The film was released on VHS and LaserDisc in late 1995 and then as a double feature with 1997's Turbo: A Power Rangers Movie on a double-sided DVD in 2001 by 20th Century Fox Home Entertainment. Bonus features included a theatrical trailer and a "Making Of" featurette. The film was then released separately on a single-sided DVD in 2003.

The film was re-released with different packaging on DVD in 2011. The film was then re-released in 2017 in a bundled set with Turbo: A Power Rangers Movie (this time as two single-sided DVD discs) to coincide with the reboot film Power Rangers.

On May 9, 2018, it was announced that Mighty Morphin Power Rangers: The Movie would be released on Blu-ray for the first time by Shout! Factory as an extra disc included in their 25th anniversary DVD SteelBook box set of the Mighty Morphin Power Rangers TV series. Shout! Factory released a stand-alone Blu-ray Disc on June 4, 2019.

==Reception==
===Box office===
In its opening weekend, the film earned $17 million, coming in fourth behind Apollo 13, Pocahontas, and Batman Forever.

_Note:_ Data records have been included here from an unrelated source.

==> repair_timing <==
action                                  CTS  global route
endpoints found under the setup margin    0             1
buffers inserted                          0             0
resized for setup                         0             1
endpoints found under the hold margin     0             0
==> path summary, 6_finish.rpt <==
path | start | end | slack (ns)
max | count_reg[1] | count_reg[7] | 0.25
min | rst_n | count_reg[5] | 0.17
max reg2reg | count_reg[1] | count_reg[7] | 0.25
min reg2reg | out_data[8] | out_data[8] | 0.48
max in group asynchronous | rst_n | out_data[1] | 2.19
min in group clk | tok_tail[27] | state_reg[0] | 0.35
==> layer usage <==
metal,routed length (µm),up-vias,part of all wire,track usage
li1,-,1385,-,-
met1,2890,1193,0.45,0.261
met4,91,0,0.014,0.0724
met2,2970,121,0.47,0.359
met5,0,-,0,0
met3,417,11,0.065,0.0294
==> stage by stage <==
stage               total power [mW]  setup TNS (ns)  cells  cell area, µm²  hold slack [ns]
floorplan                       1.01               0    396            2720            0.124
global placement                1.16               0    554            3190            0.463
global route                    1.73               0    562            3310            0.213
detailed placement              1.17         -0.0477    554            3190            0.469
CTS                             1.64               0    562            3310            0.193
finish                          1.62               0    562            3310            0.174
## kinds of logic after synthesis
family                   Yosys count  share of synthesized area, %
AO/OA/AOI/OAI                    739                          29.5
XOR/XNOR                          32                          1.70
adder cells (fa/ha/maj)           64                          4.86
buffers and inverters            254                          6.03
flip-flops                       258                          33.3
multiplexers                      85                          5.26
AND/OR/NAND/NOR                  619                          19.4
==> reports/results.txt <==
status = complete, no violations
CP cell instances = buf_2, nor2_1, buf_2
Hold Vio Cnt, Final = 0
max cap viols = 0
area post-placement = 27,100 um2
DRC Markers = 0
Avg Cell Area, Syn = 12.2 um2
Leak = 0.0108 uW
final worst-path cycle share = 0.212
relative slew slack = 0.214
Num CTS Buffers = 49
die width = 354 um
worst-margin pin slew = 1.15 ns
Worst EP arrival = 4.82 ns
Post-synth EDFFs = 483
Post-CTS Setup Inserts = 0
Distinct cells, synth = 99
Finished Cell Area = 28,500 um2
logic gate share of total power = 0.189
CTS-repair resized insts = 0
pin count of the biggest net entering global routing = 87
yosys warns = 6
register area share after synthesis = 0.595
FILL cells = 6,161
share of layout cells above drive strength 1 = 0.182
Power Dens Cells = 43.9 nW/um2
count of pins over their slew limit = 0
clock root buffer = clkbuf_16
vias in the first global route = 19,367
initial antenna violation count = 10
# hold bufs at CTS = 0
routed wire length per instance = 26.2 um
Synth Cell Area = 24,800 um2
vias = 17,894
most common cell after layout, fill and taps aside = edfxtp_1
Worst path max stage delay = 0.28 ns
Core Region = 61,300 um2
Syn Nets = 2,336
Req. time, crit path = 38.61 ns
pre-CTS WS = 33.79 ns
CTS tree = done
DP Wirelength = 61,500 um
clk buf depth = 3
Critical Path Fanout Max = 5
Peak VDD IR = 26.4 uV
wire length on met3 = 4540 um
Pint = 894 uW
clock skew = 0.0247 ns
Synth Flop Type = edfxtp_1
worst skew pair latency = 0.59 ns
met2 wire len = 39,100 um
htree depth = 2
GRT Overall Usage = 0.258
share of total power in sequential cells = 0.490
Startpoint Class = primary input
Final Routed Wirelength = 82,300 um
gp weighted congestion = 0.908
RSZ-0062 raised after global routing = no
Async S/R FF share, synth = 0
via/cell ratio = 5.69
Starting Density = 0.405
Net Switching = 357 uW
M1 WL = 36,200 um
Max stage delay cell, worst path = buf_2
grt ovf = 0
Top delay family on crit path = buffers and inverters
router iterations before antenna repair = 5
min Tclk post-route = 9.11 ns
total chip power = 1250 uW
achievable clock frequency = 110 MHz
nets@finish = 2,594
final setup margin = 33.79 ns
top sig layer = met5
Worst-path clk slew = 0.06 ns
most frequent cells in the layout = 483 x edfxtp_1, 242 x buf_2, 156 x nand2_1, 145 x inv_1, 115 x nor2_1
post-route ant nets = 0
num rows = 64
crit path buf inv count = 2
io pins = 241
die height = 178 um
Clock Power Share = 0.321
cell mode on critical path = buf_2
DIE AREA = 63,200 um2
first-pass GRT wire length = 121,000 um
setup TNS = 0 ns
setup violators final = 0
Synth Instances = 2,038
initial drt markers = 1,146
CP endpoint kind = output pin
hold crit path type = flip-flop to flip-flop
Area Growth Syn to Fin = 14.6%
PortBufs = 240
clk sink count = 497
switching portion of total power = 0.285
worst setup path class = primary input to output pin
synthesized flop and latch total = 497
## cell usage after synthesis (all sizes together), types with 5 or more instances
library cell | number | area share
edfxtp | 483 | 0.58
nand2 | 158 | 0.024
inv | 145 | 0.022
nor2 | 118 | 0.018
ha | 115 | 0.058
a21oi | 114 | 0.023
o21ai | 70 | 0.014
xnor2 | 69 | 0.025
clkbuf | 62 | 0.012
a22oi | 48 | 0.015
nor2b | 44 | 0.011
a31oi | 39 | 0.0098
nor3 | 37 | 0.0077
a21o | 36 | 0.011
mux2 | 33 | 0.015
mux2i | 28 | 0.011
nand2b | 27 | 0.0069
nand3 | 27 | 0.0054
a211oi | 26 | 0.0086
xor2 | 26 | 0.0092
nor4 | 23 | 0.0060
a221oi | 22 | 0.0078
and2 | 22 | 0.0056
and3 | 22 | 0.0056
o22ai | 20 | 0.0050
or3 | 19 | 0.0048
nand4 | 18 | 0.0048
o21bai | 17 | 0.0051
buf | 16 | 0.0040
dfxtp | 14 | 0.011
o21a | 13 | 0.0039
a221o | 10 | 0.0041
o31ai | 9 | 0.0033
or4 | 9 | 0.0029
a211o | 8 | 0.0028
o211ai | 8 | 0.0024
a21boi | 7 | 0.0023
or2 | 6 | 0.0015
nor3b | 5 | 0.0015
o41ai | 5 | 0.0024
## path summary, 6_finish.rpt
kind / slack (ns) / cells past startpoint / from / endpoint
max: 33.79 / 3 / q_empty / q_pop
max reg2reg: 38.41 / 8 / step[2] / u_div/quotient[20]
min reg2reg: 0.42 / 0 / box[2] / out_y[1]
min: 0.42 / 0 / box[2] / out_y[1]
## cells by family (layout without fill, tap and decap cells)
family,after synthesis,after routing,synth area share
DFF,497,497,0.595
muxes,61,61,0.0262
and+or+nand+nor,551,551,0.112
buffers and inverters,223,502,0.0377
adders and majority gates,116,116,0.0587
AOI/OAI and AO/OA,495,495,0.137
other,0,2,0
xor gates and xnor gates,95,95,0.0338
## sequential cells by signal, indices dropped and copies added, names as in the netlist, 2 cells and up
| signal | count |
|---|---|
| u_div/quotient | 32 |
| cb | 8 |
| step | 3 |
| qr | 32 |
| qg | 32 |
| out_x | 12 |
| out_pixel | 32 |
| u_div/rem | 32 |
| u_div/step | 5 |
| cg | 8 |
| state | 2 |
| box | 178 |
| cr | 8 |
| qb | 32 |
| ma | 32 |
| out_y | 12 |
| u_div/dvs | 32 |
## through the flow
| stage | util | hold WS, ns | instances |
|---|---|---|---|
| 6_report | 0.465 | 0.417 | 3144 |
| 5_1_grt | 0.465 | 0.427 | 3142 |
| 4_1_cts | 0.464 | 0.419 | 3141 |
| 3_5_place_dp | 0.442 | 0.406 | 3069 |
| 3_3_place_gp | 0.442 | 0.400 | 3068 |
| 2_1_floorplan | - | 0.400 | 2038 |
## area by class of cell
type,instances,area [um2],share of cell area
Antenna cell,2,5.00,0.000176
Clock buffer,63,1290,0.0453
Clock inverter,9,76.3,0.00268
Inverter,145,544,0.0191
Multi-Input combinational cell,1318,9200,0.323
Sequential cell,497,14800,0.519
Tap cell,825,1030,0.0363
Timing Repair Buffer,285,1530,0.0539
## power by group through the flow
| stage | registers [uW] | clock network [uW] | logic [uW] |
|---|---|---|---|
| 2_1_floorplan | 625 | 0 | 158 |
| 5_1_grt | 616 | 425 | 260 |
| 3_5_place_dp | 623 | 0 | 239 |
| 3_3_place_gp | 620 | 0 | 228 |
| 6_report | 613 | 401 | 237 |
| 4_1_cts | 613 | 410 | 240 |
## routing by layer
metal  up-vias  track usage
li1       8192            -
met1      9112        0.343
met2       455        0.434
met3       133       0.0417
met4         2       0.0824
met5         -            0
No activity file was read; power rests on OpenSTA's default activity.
### src/rtl/bfpd_queue.sv
// ---------------------------------------------------------------------------
// bfpd_queue
// Small FIFO of finished boxes between the accumulate and divide sides.
// ---------------------------------------------------------------------------
module bfpd_queue (
  input  logic                         clk,
  input  logic                         rst,
  input  logic                         wr_en,
  input  bfpd_pkg::box_t               wr_data,
  input  logic                         rd_en,
  output bfpd_pkg::box_t               rd_data,
  output logic                         q_empty,
  output logic [bfpd_pkg::Q_CNT_W-1:0] count
);

  bfpd_pkg::box_t                 slots [bfpd_pkg::Q_DEPTH];
  logic [bfpd_pkg::Q_PTR_W-1:0]   wr_ptr;
  logic [bfpd_pkg::Q_PTR_W-1:0]   rd_ptr;

  assign rd_data = slots[rd_ptr];
  assign q_empty = (count == '0);

  always_ff @(posedge clk) begin
    if (wr_en) begin
      slots[wr_ptr] <= wr_data;
    end
  end

  always_ff @(posedge clk) begin
    if (rst) begin
      wr_ptr <= '0;
      rd_ptr <= '0;
      count  <= '0;
    end else begin
      if (wr_en) begin
        wr_ptr <= wr_ptr + 1'b1;
      end
      if (rd_en) begin
        rd_ptr <= rd_ptr + 1'b1;
      end
      case ({wr_en, rd_en})
        2'b10:   count <= count + 1'b1;
        2'b01:   count <= count - 1'b1;
        default: count <= count;
      endcase
    end
  end

endmodule
$ cat src/hdl/arp_pkg.sv
`timescale 1ns / 1ps
package arp_pkg;

  localparam int CacheEntriesDef   = 16;
  localparam int WaitEntriesDef    = 16;
  localparam int RequestEntriesDef = 16;

  // commands
  localparam logic [1:0] CMD_SEND = 2'd0;
  localparam logic [1:0] CMD_RECV = 2'd1;
  localparam logic [1:0] CMD_TICK = 2'd2;

  // frame kinds
  localparam logic [1:0] FRM_IPV4    = 2'd0;
  localparam logic [1:0] FRM_ARP_REQ = 2'd1;
  localparam logic [1:0] FRM_ARP_REP = 2'd2;

  // result kinds
  localparam logic [2:0] RES_IPV4    = 3'd0;
  localparam logic [2:0] RES_ARP_REQ = 3'd1;
  localparam logic [2:0] RES_ARP_REP = 3'd2;
  localparam logic [2:0] RES_DELIVER = 3'd3;
  localparam logic [2:0] RES_DROP    = 3'd4;

  // register indexes
  localparam logic [1:0] REG_OWN_IP   = 2'd0;
  localparam logic [1:0] REG_OWN_MAC  = 2'd1;
  localparam logic [1:0] REG_LIFETIME = 2'd2;
  localparam logic [1:0] REG_HOLDOFF  = 2'd3;

  localparam logic [47:0] MAC_BCAST = 48'hFFFF_FFFF_FFFF;

  // classified work for the back end
  typedef struct packed {
    logic [1:0]  op;
    logic        emit_deliver;
    logic        learn;
    logic        is_request;
    logic [31:0] ip;
    logic [47:0] mac;
    logic [15:0] tag;
    logic [31:0] tip;
    logic [31:0] elapsed;
  } arp_job_t;

endpackage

It ultimately grossed $66.4 million against a $15 million budget, making it a financial success.

===Critical response===
The film received mixed reviews from critics, who praised its action sequences and performances, but felt that it was nothing more than a longer episode of the series with better special effects, pointing to the plot and screenplay as the main faults.

On the review aggregator website Rotten Tomatoes, 30% of 40 critics gave the film a positive review, with an average rating of 4.3/10. The site's critics consensus reads, "For better and for worse -- too often the latter -- Mighty Morphin Power Rangers: The Movie captures the thoroughly strange aesthetic of the television series that inspired it." Metacritic gave the film a weighted average score of 40 out of 100, based on reviews from 21 critics, indicating "mixed or average reviews". Audiences polled by CinemaScore gave the film an average grade of "A−" on an A+ to F scale.

Kevin Thomas of the Los Angeles Times thought it was characterized by "a barrage of spectacular special effects, a slew of fantastic monsters, a ferociously funny villain—and, most important, a refreshing lack of pretentiousness." Thomas lauded director Bryan Spicer for raising the quality of production values for a feature film adaptation of the TV series while maintaining a likable "comic-book look and sense of wonder" and wholesome high school characters parents would approve of.

Caryn James of The New York Times thought that story-wise, it resembles multiple episodes of the television series strung together with slightly better special effects, and that the result was loud, headache-inducing and boring for adults, but that children would enjoy it. James further stated that too much of its running time is spent showing the Rangers without their powers. Roger Ebert gave it only half a star out of a possible four stars, saying that it is "as close as you can get to absolute nothing and still have a product to project on the screen," comparing it to synthetic foods in brightly marketed packaging with no nutritional content. He felt that the characters, with the exception of Ivan Ooze ("curious that, 6 thousand years ago, he would have had an English name"), lacked personalities, and that the scenes of monsters rampaging through the city hearkened back to the worst Japanese monster films. Mick LaSalle of the San Francisco Chronicle found the fights "only adequately choreographed," called the battle in the climax "a complete disaster" and stating that it made no sense in timing, that protagonists were not very intelligent, and the actors playing them unremarkable.

==Other media==
===Video games===
Mighty Morphin Power Rangers: The Movie based on the film was released for four different platforms the Super NES, Sega Genesis, Game Boy, and Game Gear.

===Comic books===

Marvel Comics released a comic book adaptation and a photo comic book adaptation of the film in September 1995. The comic book was printed with two different covers: one featuring fully morphed Rangers and the other featuring them in their Ninjetti uniforms.

==Sequels==

The film was followed by Turbo: A Power Rangers Movie (1997) and Mighty Morphin Power Rangers: Once & Always (2023).